## WORK ORDER
Could you return the lines below exactly, from the first line up to and including the line that holds "floorplan: in_valid / mem[4][0] / 0.84 / 2"?

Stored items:
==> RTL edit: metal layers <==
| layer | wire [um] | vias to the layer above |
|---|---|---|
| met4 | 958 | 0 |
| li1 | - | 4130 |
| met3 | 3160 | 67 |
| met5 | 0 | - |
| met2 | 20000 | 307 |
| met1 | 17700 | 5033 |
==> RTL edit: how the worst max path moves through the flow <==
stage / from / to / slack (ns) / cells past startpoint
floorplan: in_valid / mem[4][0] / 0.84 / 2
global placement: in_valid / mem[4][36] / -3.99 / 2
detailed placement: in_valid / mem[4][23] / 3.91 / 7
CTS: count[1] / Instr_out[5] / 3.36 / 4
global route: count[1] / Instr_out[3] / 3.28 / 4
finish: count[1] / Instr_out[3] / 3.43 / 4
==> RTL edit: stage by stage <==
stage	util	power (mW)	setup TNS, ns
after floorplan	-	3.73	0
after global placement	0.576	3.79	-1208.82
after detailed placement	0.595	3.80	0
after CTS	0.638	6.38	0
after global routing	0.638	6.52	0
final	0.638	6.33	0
--- src/rtl/audio_adc_i2s_receiver.sv ---
// I2S receiver for the WM8731 ADC path with the codec as slave: generates BCLK/ADCLRCK from MCLK,
// deserialises left/right words and queues {left, right, mono} pairs for a valid/ready consumer.
module audio_adc_i2s_receiver #(
   parameter int BCLK_DIV   = 8,
   parameter int SLOT_BITS  = 16,
   parameter int DATA_W     = 16,
   parameter int FIFO_DEPTH = 4
) (
   input  logic                          clk,
   input  logic                          reset,
   input  logic                          enable,
   input  logic                          AUD_ADCDAT,
   output logic                          AUD_BCLK,
   output logic                          AUD_ADCLRCK,
   output logic                          out_valid,
   input  logic                          out_ready,
   output logic [DATA_W-1:0]             out_left,
   output logic [DATA_W-1:0]             out_right,
   output logic [DATA_W-1:0]             out_mono,
   output logic [$clog2(FIFO_DEPTH):0]   fifo_level,
   output logic                          overflow,
   input  logic                          clr_overflow
);

   localparam int DIV_W = $clog2(BCLK_DIV);
   localparam int BIT_W = $clog2(2 * SLOT_BITS);
   localparam int PTR_W = $clog2(FIFO_DEPTH);
   localparam int LVL_W = PTR_W + 1;

   localparam logic [DIV_W-1:0] DIV_LAST   = DIV_W'(BCLK_DIV - 1);
   localparam logic [DIV_W-1:0] DIV_HALF   = DIV_W'(BCLK_DIV / 2);
   localparam logic [DIV_W-1:0] DIV_SAMPLE = DIV_W'(3 * BCLK_DIV / 4);
   localparam logic [BIT_W-1:0] BIT_LAST   = BIT_W'(2 * SLOT_BITS - 1);
   localparam logic [BIT_W-1:0] SLOT_POS   = BIT_W'(SLOT_BITS);
   localparam logic [BIT_W-1:0] DATA_POS   = BIT_W'(DATA_W);
   localparam logic [LVL_W-1:0] DEPTH_LVL  = LVL_W'(FIFO_DEPTH);
   localparam bit               LSB_WRAPS  = (DATA_W == SLOT_BITS);

   // Mono mix: 17-bit signed sum, arithmetic shift right by one (rounds toward -inf).
   function automatic logic [DATA_W-1:0] mono_mix(input logic signed [DATA_W-1:0] l,
                                                  input logic signed [DATA_W-1:0] r);
      logic signed [DATA_W:0] sum;
      sum = (DATA_W+1)'(l) + (DATA_W+1)'(r);
      return sum[DATA_W:1];
   endfunction

   logic [DIV_W-1:0]  div_q, div_d;
   logic [BIT_W-1:0]  bit_q, bit_d;
   logic              bclk_q, lrck_q;
   logic              warm_q, warm_d;
   logic              pend_q, pend_d;
   logic [DATA_W-1:0] shift_q, shift_d;
   logic [DATA_W-1:0] left_q;
   logic [DATA_W-1:0] mem_l_q [FIFO_DEPTH];
   logic [DATA_W-1:0] mem_r_q [FIFO_DEPTH];
   logic [DATA_W-1:0] mem_m_q [FIFO_DEPTH];
   logic [PTR_W-1:0]  wr_q, wr_d, rd_q, rd_d;
   logic [LVL_W-1:0]  count_q, count_d;
   logic              valid_q, ovf_q, ovf_d;
   logic [DATA_W-1:0] out_l_q, out_r_q, out_m_q;
   logic [DATA_W-1:0] head_l, head_r, head_m, mono_w;
   logic [BIT_W-1:0]  pos;
   logic              sample_en, shift_en, left_done, right_done;
   logic              pop, full, push, ovf_set, bypass;

   // Clock divider and bit counter; disabled interface parks everything at zero.
   always_comb begin
      div_d = '0;
      bit_d = '0;
      if (enable) begin
         bit_d = bit_q;
         if (div_q == DIV_LAST) begin
            bit_d = (bit_q == BIT_LAST) ? '0 : bit_q + 1'b1;
         end else begin
            div_d = div_q + 1'b1;
         end
      end
   end

   // Position within the slot; p=0 carries the LSB of the previous slot's word.
   always_comb begin
      pos        = (bit_q >= SLOT_POS) ? bit_q - SLOT_POS : bit_q;
      sample_en  = enable && (div_q == DIV_SAMPLE);
      shift_en   = sample_en && (((pos != '0) && (pos <= DATA_POS)) || ((pos == '0) && LSB_WRAPS));
      shift_d    = shift_en ? {shift_q[DATA_W-2:0], AUD_ADCDAT} : shift_q;
      left_done  = sample_en && (bit_q == SLOT_POS);
      right_done = sample_en && (bit_q == '0);
      pend_d     = right_done && !warm_q;
      warm_d     = !enable ? 1'b1 : (right_done ? 1'b0 : warm_q);
   end

   always_comb begin
      mono_w  = mono_mix(left_q, shift_q);
      pop     = valid_q && out_ready;
      full    = (count_q == DEPTH_LVL);
      push    = pend_q && (!full || pop);
      ovf_set = pend_q && full && !pop;
      wr_d    = push ? wr_q + 1'b1 : wr_q;
      rd_d    = pop ? rd_q + 1'b1 : rd_q;
      count_d = count_q;
      if (push && !pop) begin
         count_d = count_q + 1'b1;
      end else if (!push && pop) begin
         count_d = count_q - 1'b1;
      end
      bypass  = push && (wr_q == rd_d);
      head_l  = bypass ? left_q  : mem_l_q[rd_d];
      head_r  = bypass ? shift_q : mem_r_q[rd_d];
      head_m  = bypass ? mono_w  : mem_m_q[rd_d];
      ovf_d   = ovf_set ? 1'b1 : (clr_overflow ? 1'b0 : ovf_q);
   end

   always_ff @(posedge clk or posedge reset) begin
      if (reset) begin
         div_q   <= '0;
         bit_q   <= '0;
         bclk_q  <= 1'b0;
         lrck_q  <= 1'b0;
         warm_q  <= 1'b1;
         pend_q  <= 1'b0;
         wr_q    <= '0;
         rd_q    <= '0;
         count_q <= '0;
         valid_q <= 1'b0;
         ovf_q   <= 1'b0;
         out_l_q <= '0;
         out_r_q <= '0;
         out_m_q <= '0;
      end else begin
         div_q   <= div_d;
         bit_q   <= bit_d;
         bclk_q  <= (div_d >= DIV_HALF);
         lrck_q  <= (bit_d >= SLOT_POS);
         warm_q  <= warm_d;
         pend_q  <= pend_d;
         wr_q    <= wr_d;
         rd_q    <= rd_d;
         count_q <= count_d;
         valid_q <= (count_d != '0);
         ovf_q   <= ovf_d;
         if (count_d != '0) begin
            out_l_q <= head_l;
            out_r_q <= head_r;
            out_m_q <= head_m;
         end
      end
   end

   // Datapath storage carries no reset; the control above decides what is valid.
   always_ff @(posedge clk) begin
      shift_q <= shift_d;
      if (left_done) begin
         left_q <= shift_d;
      end
      if (push) begin
         mem_l_q[wr_q] <= left_q;
         mem_r_q[wr_q] <= shift_q;
         mem_m_q[wr_q] <= mono_w;
      end
   end

   assign AUD_BCLK    = bclk_q;
   assign AUD_ADCLRCK = lrck_q;
   assign out_valid   = valid_q;
   assign out_left    = out_l_q;
   assign out_right   = out_r_q;
   assign out_mono    = out_m_q;
   assign fifo_level  = count_q;
   assign overflow    = ovf_q;

endmodule
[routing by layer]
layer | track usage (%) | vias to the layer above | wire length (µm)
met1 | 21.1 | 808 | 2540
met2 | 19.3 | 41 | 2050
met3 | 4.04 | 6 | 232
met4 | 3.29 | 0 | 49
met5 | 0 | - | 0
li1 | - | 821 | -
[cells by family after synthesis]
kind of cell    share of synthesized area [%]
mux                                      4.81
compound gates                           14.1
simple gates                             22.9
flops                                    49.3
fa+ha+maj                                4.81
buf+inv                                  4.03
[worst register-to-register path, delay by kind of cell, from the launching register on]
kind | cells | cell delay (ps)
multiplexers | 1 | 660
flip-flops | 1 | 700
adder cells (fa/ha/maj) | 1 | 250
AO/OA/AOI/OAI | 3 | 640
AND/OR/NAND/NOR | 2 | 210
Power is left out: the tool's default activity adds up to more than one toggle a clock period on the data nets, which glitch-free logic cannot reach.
$ cat config.mk
export PLATFORM = sky130hd
export DESIGN_NAME = glitch_ctrl
export DESIGN_NICKNAME = d
export VERILOG_FILES = /design/src/rtl/glitch_ctrl.sv
export SDC_FILE = /design/constraint.sdc
export NUM_CORES = 1
export LEC_CHECK = 0
export CAP_MARGIN = 20
export CORE_MARGIN = 2
export CORE_UTILIZATION = 45
export DETAILED_ROUTE_END_ITERATION = 8
export HOLD_SLACK_MARGIN = 0.12
export PLACE_DENSITY = 0.66
export SYNTH_ARGS = -nofsm -noshare
export SYNTH_HDL_FRONTEND = slang
export SYNTH_SLANG_ARGS = --single-unit
$ cat constraint.sdc
create_clock -name clk -period 2.6 [get_ports clk]
set_input_delay 0.26 -clock clk [delete_from_list [all_inputs] [get_ports clk]]
set_output_delay 0.26 -clock clk [all_outputs]
set_load 0.005 [all_outputs]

## ANSWER SPACE
==> RTL edit: metal layers <==
| layer | wire [um] | vias to the layer above |
|---|---|---|
| met4 | 958 | 0 |
| li1 | - | 4130 |
| met3 | 3160 | 67 |
| met5 | 0 | - |
| met2 | 20000 | 307 |
| met1 | 17700 | 5033 |
==> RTL edit: how the worst max path moves through the flow <==
stage / from / to / slack (ns) / cells past startpoint
floorplan: in_valid / mem[4][0] / 0.84 / 2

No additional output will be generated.